Re: Redesigning video system
Posted: Fri Mar 16, 2012 8:56 am
by qw
The thing is: the segmented memory model is out of fashion, and compiler writers stopped supporting it. Of course you cannot force a compiler writer to add a feature he doesn't want to add, but on the other hand, what memory model to use is a design desicion to be made by the developer (rdos) and not the compiler writer. So I can see where his argument is coming from.
Re: Redesigning video system
Posted: Fri Mar 16, 2012 9:10 am
by rdos
Hobbes wrote:The thing is: the segmented memory model is out of fashion, and compiler writers stopped supporting it. Of course you cannot force a compiler writer to add a feature he doesn't want to add, but on the other hand, what memory model to use is a design desicion to be made by the developer (rdos) and not the compiler writer. So I can see where his argument is coming from.
I don't need compiler developper's to support my design choices. I have write access to OpenWatcom, and I even have the whole environment in RDOS source-tree as well, so I don't need anybody to do anything. The current situation is more like RDOS is self-hosted in regards to compiler, and any need to change the compiler because of requirements in RDOS can be done regardless of what compiler writers do. I also anticipate that x86 CPU vendors will not discontinue 32-bit mode any time soon. Therefore, I don't need to worry about anything in this regard. What I need to do is to write device-drivers for new hardware.

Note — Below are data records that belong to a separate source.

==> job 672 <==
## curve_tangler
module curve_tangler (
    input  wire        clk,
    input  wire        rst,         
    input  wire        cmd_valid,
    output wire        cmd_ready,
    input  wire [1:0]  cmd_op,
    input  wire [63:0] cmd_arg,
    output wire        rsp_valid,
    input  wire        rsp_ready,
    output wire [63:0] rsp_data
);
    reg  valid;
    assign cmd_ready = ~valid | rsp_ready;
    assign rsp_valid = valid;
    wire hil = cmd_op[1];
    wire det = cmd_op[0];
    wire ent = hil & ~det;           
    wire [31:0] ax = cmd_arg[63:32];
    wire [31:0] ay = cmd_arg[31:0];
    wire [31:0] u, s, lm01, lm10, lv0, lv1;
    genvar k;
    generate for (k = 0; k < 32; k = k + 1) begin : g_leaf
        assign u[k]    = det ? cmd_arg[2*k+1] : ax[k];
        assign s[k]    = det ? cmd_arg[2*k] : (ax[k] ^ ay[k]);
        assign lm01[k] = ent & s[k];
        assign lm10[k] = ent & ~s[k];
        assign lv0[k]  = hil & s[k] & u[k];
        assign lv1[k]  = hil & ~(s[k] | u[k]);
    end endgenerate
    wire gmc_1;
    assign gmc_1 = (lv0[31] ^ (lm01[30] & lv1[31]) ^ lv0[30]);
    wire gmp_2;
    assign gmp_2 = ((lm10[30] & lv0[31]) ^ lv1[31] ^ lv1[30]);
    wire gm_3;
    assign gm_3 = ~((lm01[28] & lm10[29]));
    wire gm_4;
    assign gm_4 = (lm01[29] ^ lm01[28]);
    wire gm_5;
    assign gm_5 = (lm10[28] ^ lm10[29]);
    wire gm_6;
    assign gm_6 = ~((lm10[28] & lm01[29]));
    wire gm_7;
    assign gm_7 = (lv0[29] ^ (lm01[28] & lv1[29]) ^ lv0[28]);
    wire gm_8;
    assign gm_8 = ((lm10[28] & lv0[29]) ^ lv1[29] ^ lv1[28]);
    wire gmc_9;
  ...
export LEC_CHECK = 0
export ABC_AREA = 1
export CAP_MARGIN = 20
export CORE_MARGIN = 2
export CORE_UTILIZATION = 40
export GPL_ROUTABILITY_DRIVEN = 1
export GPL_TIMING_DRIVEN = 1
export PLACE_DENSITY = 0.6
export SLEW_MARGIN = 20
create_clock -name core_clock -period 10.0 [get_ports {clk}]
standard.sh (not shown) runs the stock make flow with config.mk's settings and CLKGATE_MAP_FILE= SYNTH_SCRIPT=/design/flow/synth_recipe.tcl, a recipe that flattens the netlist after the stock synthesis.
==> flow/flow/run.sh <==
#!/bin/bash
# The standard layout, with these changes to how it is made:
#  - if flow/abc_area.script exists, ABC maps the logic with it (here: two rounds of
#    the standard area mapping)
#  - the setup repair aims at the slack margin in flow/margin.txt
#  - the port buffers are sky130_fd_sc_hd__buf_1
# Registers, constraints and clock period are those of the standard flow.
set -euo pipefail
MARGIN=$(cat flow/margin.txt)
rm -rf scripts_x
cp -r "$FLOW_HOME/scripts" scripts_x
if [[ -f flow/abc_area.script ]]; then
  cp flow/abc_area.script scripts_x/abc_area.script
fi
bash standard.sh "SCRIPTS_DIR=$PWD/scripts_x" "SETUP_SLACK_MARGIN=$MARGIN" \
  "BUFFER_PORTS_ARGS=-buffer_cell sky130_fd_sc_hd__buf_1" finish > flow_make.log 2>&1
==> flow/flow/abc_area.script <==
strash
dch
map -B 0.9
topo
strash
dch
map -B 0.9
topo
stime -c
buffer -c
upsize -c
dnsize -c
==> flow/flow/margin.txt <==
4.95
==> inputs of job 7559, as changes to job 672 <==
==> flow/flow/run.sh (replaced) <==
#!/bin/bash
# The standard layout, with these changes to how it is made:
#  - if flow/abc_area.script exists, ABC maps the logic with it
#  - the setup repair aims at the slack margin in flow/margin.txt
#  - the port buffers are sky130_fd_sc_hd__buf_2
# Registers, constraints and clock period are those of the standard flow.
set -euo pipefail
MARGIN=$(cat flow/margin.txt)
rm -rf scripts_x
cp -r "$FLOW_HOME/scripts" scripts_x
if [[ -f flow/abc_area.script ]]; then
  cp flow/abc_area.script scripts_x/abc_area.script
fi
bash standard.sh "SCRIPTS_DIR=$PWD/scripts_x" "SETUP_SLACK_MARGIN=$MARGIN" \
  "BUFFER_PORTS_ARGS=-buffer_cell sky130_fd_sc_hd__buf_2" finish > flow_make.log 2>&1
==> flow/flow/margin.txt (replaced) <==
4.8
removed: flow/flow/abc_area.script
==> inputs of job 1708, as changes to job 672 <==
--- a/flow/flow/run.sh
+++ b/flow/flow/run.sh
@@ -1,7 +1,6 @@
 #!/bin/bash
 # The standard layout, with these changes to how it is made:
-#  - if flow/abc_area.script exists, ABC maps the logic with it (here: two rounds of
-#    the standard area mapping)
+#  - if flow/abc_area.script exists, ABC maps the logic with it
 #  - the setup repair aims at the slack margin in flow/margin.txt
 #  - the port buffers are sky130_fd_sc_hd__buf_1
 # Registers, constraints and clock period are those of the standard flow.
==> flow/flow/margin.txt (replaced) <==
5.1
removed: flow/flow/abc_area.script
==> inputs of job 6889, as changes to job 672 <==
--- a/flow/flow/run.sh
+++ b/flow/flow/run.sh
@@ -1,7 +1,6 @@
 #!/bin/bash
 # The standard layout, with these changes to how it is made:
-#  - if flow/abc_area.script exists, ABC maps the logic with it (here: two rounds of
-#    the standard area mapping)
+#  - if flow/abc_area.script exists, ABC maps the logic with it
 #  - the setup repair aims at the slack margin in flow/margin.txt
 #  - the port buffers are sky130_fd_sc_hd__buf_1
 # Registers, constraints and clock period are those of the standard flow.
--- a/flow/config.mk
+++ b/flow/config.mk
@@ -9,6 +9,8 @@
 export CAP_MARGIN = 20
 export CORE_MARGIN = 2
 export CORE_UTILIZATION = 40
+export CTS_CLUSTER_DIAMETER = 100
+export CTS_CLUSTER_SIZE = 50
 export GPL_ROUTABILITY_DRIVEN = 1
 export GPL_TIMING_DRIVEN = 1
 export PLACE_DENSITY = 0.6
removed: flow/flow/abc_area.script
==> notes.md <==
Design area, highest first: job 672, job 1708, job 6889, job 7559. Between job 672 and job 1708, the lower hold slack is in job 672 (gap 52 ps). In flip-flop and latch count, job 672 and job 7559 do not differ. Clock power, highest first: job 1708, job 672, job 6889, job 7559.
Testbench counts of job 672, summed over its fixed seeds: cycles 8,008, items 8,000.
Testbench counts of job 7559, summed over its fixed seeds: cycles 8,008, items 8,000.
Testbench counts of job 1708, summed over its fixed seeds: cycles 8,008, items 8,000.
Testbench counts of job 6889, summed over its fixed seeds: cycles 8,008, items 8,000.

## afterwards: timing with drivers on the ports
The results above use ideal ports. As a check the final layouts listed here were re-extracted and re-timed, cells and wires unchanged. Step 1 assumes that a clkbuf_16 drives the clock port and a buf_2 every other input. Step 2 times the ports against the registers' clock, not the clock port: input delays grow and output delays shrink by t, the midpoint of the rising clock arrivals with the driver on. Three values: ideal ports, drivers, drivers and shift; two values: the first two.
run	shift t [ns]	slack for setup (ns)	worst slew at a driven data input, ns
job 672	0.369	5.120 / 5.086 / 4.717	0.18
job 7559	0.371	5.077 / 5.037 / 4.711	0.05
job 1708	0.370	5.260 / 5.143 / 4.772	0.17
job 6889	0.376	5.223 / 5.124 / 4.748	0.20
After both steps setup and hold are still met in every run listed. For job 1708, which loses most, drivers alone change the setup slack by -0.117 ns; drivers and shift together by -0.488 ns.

The thing actually is that development on segmented compilers already stopped with 16-bits, and nobody actually seemed to grasp that the problems of 16-bit segmented memory models (like huge pointers), simply doesn't exist in 32-bit models. Fortunately, OS/2 originally did support 32-bit segmented memory model, and Watcom's compiler had support for it. That is why the compiler already had the basics, even if some recent add-ons to 32-bit code have assumed segmentation does not to exist, which I needed to update.
Re: Redesigning video system
Posted: Fri Mar 16, 2012 10:42 am
by Owen
rdos wrote:What most flat memory model advocates forget all the time is that their design choices have drawbacks as well. I posted the most important earlier in the thread: There is no debug-switch available to tightly check invalid pointers in real-time. Such tests can mean the difference between a stable OS and an instable OS. Not to mention all the time required to find overwrites in flat memory models. I still have a few in our terminal application that I cannot locate (it uses a flat memory model).
We do. It's called valgrind. It checks more than segmentation can check (e.g. uninitialized reads)
Re: Redesigning video system
Posted: Fri Mar 16, 2012 10:52 am
by rdos
Owen wrote:We do. It's called valgrind. It checks more than segmentation can check (e.g. uninitialized reads)
Not a chance. I've tried all that, and it doesn't work. My memory corruption error in the application is still there. What I eventually would want to do is to compile our application for a 32-bit compact memory model, and eliminating all these issues once and for all. All I need is a new executable format, which takes some effort to create.
The reason why valgrind will not solve it is that it cannot guard against a non-existent memory protection system (page protection doesn't solve my issue above, simply because the error disappears when memory is allocated page-based instead of byte-based. If any instruction can potentially overwrite anything else, there is no software that will solve it. Only hardware can solve that, and the hardware support is called segmentation.